━━━━━ Exercise data ━━━━━

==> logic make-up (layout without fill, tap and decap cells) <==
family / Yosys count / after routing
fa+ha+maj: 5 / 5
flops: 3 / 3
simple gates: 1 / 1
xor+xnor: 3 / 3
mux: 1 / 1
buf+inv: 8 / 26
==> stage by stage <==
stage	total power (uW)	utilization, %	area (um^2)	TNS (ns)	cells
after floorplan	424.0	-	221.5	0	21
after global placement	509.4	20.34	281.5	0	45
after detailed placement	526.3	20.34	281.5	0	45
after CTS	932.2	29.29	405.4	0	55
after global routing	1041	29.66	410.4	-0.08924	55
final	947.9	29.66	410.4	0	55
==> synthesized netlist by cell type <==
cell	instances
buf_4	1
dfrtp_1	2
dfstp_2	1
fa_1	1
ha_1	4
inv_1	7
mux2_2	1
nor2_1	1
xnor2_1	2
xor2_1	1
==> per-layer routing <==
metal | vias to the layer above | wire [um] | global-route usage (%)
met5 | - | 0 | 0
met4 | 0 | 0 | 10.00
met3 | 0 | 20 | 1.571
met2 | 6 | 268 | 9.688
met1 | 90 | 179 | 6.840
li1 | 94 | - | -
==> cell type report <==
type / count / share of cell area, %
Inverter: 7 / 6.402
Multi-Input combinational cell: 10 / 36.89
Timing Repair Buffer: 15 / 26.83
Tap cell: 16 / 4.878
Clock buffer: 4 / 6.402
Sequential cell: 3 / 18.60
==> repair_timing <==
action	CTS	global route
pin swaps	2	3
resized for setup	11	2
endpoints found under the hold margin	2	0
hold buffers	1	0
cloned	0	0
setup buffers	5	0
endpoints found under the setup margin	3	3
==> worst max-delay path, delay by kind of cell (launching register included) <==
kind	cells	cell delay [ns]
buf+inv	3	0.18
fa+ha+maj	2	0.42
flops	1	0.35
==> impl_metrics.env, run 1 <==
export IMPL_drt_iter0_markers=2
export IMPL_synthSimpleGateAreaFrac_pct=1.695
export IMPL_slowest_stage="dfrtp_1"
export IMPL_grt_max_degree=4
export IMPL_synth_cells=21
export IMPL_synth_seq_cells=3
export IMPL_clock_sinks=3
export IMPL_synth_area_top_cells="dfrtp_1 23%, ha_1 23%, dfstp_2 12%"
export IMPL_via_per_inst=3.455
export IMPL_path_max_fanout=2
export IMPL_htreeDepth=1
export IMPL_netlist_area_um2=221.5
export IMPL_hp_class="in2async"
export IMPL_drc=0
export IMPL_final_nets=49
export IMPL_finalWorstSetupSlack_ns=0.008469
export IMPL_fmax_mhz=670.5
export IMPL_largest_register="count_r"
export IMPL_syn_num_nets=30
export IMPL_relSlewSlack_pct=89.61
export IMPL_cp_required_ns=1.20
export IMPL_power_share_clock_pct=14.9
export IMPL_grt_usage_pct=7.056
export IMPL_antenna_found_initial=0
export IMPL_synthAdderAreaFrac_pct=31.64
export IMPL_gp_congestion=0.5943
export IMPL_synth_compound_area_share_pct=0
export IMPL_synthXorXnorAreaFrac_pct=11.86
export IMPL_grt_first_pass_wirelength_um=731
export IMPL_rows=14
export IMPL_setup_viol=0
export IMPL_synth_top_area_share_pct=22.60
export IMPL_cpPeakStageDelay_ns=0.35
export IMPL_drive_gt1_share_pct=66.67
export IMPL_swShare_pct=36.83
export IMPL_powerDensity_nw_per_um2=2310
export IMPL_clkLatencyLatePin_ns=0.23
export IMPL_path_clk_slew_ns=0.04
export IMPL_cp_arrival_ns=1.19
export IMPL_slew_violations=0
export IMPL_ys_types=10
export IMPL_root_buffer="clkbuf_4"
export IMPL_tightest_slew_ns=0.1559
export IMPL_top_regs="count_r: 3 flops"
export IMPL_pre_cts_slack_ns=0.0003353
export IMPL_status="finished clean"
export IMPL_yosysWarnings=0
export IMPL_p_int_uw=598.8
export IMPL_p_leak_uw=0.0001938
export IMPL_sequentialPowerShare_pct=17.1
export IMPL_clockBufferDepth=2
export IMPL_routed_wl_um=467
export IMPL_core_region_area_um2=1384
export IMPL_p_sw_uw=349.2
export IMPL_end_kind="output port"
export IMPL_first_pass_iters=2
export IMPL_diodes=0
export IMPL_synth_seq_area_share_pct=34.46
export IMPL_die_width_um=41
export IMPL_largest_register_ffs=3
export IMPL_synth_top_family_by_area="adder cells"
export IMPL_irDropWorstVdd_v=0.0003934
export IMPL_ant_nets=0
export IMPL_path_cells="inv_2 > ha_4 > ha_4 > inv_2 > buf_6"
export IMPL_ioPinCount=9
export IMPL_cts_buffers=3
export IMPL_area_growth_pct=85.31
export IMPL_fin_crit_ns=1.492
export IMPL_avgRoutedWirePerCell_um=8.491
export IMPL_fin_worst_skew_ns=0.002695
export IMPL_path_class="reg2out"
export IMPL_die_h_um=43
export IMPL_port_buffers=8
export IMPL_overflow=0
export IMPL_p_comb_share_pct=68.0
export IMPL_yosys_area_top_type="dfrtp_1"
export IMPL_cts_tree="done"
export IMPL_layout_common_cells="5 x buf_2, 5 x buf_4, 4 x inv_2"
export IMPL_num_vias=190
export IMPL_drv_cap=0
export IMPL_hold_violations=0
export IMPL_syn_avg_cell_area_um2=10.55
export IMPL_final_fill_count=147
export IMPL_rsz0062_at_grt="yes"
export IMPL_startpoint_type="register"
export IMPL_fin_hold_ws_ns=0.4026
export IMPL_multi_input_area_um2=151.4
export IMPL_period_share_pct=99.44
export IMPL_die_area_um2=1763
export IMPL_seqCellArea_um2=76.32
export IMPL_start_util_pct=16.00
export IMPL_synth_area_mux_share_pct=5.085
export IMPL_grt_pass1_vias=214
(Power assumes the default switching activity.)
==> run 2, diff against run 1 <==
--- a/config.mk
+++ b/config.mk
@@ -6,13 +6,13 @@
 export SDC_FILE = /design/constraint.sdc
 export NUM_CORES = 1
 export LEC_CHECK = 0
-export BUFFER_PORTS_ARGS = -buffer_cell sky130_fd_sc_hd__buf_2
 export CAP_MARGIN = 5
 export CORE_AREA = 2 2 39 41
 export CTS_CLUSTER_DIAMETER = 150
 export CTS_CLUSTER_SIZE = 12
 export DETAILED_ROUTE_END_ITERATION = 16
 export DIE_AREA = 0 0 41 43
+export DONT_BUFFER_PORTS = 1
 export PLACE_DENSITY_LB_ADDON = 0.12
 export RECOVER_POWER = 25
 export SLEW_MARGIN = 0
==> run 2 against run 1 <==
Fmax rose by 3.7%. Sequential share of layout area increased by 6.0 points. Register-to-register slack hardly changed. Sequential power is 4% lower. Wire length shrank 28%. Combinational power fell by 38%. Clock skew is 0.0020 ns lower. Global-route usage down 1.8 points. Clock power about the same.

━━━━━

Instructions to follow — Copy out all of the records shown above exactly.

Expected answer —
==> logic make-up (layout without fill, tap and decap cells) <==
family / Yosys count / after routing
fa+ha+maj: 5 / 5
flops: 3 / 3
simple gates: 1 / 1
xor+xnor: 3 / 3
mux: 1 / 1
buf+inv: 8 / 26
==> stage by stage <==
stage	total power (uW)	utilization, %	area (um^2)	TNS (ns)	cells
after floorplan	424.0	-	221.5	0	21
after global placement	509.4	20.34	281.5	0	45
after detailed placement	526.3	20.34	281.5	0	45
after CTS	932.2	29.29	405.4	0	55
after global routing	1041	29.66	410.4	-0.08924	55
final	947.9	29.66	410.4	0	55
==> synthesized netlist by cell type <==
cell	instances
buf_4	1
dfrtp_1	2
dfstp_2	1
fa_1	1
ha_1	4
inv_1	7
mux2_2	1
nor2_1	1
xnor2_1	2
xor2_1	1
==> per-layer routing <==
metal | vias to the layer above | wire [um] | global-route usage (%)
met5 | - | 0 | 0
met4 | 0 | 0 | 10.00
met3 | 0 | 20 | 1.571
met2 | 6 | 268 | 9.688
met1 | 90 | 179 | 6.840
li1 | 94 | - | -
==> cell type report <==
type / count / share of cell area, %
Inverter: 7 / 6.402
Multi-Input combinational cell: 10 / 36.89
Timing Repair Buffer: 15 / 26.83
Tap cell: 16 / 4.878
Clock buffer: 4 / 6.402
Sequential cell: 3 / 18.60
==> repair_timing <==
action	CTS	global route
pin swaps	2	3
resized for setup	11	2
endpoints found under the hold margin	2	0
hold buffers	1	0
cloned	0	0
setup buffers	5	0
endpoints found under the setup margin	3	3
==> worst max-delay path, delay by kind of cell (launching register included) <==
kind	cells	cell delay [ns]
buf+inv	3	0.18
fa+ha+maj	2	0.42
flops	1	0.35
==> impl_metrics.env, run 1 <==
export IMPL_drt_iter0_markers=2
export IMPL_synthSimpleGateAreaFrac_pct=1.695
export IMPL_slowest_stage="dfrtp_1"
export IMPL_grt_max_degree=4
export IMPL_synth_cells=21
export IMPL_synth_seq_cells=3
export IMPL_clock_sinks=3
export IMPL_synth_area_top_cells="dfrtp_1 23%, ha_1 23%, dfstp_2 12%"
export IMPL_via_per_inst=3.455
export IMPL_path_max_fanout=2
export IMPL_htreeDepth=1
export IMPL_netlist_area_um2=221.5
export IMPL_hp_class="in2async"
export IMPL_drc=0
export IMPL_final_nets=49
export IMPL_finalWorstSetupSlack_ns=0.008469
export IMPL_fmax_mhz=670.5
export IMPL_largest_register="count_r"
export IMPL_syn_num_nets=30
export IMPL_relSlewSlack_pct=89.61
export IMPL_cp_required_ns=1.20
export IMPL_power_share_clock_pct=14.9
export IMPL_grt_usage_pct=7.056
export IMPL_antenna_found_initial=0
export IMPL_synthAdderAreaFrac_pct=31.64
export IMPL_gp_congestion=0.5943
export IMPL_synth_compound_area_share_pct=0
export IMPL_synthXorXnorAreaFrac_pct=11.86
export IMPL_grt_first_pass_wirelength_um=731
export IMPL_rows=14
export IMPL_setup_viol=0
export IMPL_synth_top_area_share_pct=22.60
export IMPL_cpPeakStageDelay_ns=0.35
export IMPL_drive_gt1_share_pct=66.67
export IMPL_swShare_pct=36.83
export IMPL_powerDensity_nw_per_um2=2310
export IMPL_clkLatencyLatePin_ns=0.23
export IMPL_path_clk_slew_ns=0.04
export IMPL_cp_arrival_ns=1.19
export IMPL_slew_violations=0
export IMPL_ys_types=10
export IMPL_root_buffer="clkbuf_4"
export IMPL_tightest_slew_ns=0.1559
export IMPL_top_regs="count_r: 3 flops"
export IMPL_pre_cts_slack_ns=0.0003353
export IMPL_status="finished clean"
export IMPL_yosysWarnings=0
export IMPL_p_int_uw=598.8
export IMPL_p_leak_uw=0.0001938
export IMPL_sequentialPowerShare_pct=17.1
export IMPL_clockBufferDepth=2
export IMPL_routed_wl_um=467
export IMPL_core_region_area_um2=1384
export IMPL_p_sw_uw=349.2
export IMPL_end_kind="output port"
export IMPL_first_pass_iters=2
export IMPL_diodes=0
export IMPL_synth_seq_area_share_pct=34.46
export IMPL_die_width_um=41
export IMPL_largest_register_ffs=3
export IMPL_synth_top_family_by_area="adder cells"
export IMPL_irDropWorstVdd_v=0.0003934
export IMPL_ant_nets=0
export IMPL_path_cells="inv_2 > ha_4 > ha_4 > inv_2 > buf_6"
export IMPL_ioPinCount=9
export IMPL_cts_buffers=3
export IMPL_area_growth_pct=85.31
export IMPL_fin_crit_ns=1.492
export IMPL_avgRoutedWirePerCell_um=8.491
export IMPL_fin_worst_skew_ns=0.002695
export IMPL_path_class="reg2out"
export IMPL_die_h_um=43
export IMPL_port_buffers=8
export IMPL_overflow=0
export IMPL_p_comb_share_pct=68.0
export IMPL_yosys_area_top_type="dfrtp_1"
export IMPL_cts_tree="done"
export IMPL_layout_common_cells="5 x buf_2, 5 x buf_4, 4 x inv_2"
export IMPL_num_vias=190
export IMPL_drv_cap=0
export IMPL_hold_violations=0
export IMPL_syn_avg_cell_area_um2=10.55
export IMPL_final_fill_count=147
export IMPL_rsz0062_at_grt="yes"
export IMPL_startpoint_type="register"
export IMPL_fin_hold_ws_ns=0.4026
export IMPL_multi_input_area_um2=151.4
export IMPL_period_share_pct=99.44
export IMPL_die_area_um2=1763
export IMPL_seqCellArea_um2=76.32
export IMPL_start_util_pct=16.00
export IMPL_synth_area_mux_share_pct=5.085
export IMPL_grt_pass1_vias=214
(Power assumes the default switching activity.)
==> run 2, diff against run 1 <==
--- a/config.mk
+++ b/config.mk
@@ -6,13 +6,13 @@
 export SDC_FILE = /design/constraint.sdc
 export NUM_CORES = 1
 export LEC_CHECK = 0
-export BUFFER_PORTS_ARGS = -buffer_cell sky130_fd_sc_hd__buf_2
 export CAP_MARGIN = 5
 export CORE_AREA = 2 2 39 41
 export CTS_CLUSTER_DIAMETER = 150
 export CTS_CLUSTER_SIZE = 12
 export DETAILED_ROUTE_END_ITERATION = 16
 export DIE_AREA = 0 0 41 43
+export DONT_BUFFER_PORTS = 1
 export PLACE_DENSITY_LB_ADDON = 0.12
 export RECOVER_POWER = 25
 export SLEW_MARGIN = 0
==> run 2 against run 1 <==
Fmax rose by 3.7%. Sequential share of layout area increased by 6.0 points. Register-to-register slack hardly changed. Sequential power is 4% lower. Wire length shrank 28%. Combinational power fell by 38%. Clock skew is 0.0020 ns lower. Global-route usage down 1.8 points. Clock power about the same.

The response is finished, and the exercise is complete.